__WHAT TO WORK ON__
Below are several entries. Transcribe exactly those lines that fall from the one with "Settings changed: ABC_AREA set to 0." through the one with "Cells at 900", end lines included.

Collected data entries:
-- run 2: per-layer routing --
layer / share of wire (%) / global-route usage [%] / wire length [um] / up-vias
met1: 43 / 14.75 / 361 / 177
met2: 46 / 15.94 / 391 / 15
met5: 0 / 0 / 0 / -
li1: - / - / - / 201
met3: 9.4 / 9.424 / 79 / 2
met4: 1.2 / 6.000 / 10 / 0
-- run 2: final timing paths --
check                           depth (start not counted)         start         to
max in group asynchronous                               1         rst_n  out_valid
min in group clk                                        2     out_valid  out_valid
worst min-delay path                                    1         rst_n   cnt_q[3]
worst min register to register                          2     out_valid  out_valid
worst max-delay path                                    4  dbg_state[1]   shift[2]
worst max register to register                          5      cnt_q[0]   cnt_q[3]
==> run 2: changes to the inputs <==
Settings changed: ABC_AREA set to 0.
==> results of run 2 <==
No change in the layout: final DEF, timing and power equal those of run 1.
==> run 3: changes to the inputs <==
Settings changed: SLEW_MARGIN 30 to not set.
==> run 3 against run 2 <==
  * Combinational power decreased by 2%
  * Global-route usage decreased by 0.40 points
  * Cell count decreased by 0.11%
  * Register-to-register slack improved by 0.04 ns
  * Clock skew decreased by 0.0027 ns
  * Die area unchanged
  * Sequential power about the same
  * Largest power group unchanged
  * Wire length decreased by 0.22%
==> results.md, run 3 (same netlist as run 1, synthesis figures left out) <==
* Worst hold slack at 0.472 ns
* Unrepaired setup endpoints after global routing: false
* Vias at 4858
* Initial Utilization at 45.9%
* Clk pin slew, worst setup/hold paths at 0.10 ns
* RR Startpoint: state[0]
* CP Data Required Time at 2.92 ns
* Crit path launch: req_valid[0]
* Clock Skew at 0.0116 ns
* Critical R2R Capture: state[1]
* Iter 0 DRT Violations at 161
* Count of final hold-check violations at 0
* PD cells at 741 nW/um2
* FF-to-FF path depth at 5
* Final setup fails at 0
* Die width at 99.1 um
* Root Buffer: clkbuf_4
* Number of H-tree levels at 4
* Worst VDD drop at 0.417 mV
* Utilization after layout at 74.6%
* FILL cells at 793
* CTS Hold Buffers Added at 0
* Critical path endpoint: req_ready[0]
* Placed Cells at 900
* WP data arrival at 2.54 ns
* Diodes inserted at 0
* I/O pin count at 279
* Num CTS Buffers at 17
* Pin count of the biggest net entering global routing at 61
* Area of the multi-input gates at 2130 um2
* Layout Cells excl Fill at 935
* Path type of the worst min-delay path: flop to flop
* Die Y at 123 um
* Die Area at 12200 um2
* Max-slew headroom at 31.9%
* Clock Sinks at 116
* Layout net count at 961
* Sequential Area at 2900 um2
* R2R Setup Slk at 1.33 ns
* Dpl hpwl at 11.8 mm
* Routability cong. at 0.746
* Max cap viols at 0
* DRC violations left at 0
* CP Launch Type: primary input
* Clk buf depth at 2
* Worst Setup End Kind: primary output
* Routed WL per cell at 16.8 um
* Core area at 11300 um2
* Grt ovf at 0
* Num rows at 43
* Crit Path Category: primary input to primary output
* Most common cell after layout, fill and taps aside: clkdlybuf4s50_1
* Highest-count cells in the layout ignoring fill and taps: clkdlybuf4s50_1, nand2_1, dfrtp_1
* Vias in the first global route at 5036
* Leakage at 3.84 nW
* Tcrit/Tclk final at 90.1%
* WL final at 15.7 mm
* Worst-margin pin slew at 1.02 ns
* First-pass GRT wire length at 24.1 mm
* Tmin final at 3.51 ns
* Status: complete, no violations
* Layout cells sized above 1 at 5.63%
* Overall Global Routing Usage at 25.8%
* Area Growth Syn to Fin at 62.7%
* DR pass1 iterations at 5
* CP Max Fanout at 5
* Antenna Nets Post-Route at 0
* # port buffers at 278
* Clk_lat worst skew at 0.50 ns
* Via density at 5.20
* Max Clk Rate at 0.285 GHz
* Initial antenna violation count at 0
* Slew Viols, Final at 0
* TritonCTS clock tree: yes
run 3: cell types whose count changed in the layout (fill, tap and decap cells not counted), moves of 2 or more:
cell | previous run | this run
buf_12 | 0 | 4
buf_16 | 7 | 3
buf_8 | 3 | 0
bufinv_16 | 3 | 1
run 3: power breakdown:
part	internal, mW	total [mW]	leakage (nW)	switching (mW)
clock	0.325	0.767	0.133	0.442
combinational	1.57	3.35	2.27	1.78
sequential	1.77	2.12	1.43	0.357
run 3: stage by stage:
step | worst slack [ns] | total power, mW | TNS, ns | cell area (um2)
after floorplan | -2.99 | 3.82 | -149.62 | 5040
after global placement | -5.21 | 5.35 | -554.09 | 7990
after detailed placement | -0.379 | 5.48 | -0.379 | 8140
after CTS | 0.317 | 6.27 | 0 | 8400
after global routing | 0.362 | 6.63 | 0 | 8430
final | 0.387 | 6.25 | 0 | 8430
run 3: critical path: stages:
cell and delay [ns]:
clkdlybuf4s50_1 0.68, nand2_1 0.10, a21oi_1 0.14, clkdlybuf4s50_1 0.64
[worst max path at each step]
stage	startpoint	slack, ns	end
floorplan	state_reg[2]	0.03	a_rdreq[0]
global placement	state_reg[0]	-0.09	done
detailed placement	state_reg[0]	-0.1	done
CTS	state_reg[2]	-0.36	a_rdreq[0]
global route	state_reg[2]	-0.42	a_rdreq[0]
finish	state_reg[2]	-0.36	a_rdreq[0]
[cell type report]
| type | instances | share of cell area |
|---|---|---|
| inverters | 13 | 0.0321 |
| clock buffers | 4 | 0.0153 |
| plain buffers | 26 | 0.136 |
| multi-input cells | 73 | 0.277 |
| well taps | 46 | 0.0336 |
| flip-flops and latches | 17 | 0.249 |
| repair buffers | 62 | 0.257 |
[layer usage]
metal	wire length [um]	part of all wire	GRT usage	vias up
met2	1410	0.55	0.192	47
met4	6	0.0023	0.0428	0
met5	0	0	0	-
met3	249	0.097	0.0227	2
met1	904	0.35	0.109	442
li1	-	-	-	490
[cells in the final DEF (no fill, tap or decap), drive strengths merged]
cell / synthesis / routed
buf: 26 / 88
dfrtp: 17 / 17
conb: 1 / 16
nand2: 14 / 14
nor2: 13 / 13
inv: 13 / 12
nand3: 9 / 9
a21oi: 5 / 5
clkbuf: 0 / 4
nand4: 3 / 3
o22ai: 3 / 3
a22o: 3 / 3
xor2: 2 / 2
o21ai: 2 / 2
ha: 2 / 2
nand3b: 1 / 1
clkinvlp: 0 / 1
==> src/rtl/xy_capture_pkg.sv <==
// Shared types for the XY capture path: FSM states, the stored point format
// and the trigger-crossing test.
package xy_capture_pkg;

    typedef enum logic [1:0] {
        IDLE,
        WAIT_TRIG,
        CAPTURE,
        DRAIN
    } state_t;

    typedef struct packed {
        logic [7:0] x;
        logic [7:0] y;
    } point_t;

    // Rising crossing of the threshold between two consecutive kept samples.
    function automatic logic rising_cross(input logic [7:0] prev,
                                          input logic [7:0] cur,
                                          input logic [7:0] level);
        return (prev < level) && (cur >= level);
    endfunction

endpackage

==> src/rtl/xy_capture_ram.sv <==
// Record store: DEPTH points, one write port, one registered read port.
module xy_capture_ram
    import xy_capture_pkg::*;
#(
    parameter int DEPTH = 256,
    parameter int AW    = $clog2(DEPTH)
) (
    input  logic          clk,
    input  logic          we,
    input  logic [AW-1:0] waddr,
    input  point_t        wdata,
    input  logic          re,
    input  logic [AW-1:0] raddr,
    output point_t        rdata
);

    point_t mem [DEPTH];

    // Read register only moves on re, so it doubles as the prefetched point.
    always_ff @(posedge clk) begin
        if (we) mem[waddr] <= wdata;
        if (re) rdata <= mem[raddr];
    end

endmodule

__EXERCISE RESULT__
Settings changed: ABC_AREA set to 0.
==> results of run 2 <==
No change in the layout: final DEF, timing and power equal those of run 1.
==> run 3: changes to the inputs <==
Settings changed: SLEW_MARGIN 30 to not set.
==> run 3 against run 2 <==
  * Combinational power decreased by 2%
  * Global-route usage decreased by 0.40 points
  * Cell count decreased by 0.11%
  * Register-to-register slack improved by 0.04 ns
  * Clock skew decreased by 0.0027 ns
  * Die area unchanged
  * Sequential power about the same
  * Largest power group unchanged
  * Wire length decreased by 0.22%
==> results.md, run 3 (same netlist as run 1, synthesis figures left out) <==
* Worst hold slack at 0.472 ns
* Unrepaired setup endpoints after global routing: false
* Vias at 4858
* Initial Utilization at 45.9%
* Clk pin slew, worst setup/hold paths at 0.10 ns
* RR Startpoint: state[0]
* CP Data Required Time at 2.92 ns
* Crit path launch: req_valid[0]
* Clock Skew at 0.0116 ns
* Critical R2R Capture: state[1]
* Iter 0 DRT Violations at 161
* Count of final hold-check violations at 0
* PD cells at 741 nW/um2
* FF-to-FF path depth at 5
* Final setup fails at 0
* Die width at 99.1 um
* Root Buffer: clkbuf_4
* Number of H-tree levels at 4
* Worst VDD drop at 0.417 mV
* Utilization after layout at 74.6%
* FILL cells at 793
* CTS Hold Buffers Added at 0
* Critical path endpoint: req_ready[0]
* Placed Cells at 900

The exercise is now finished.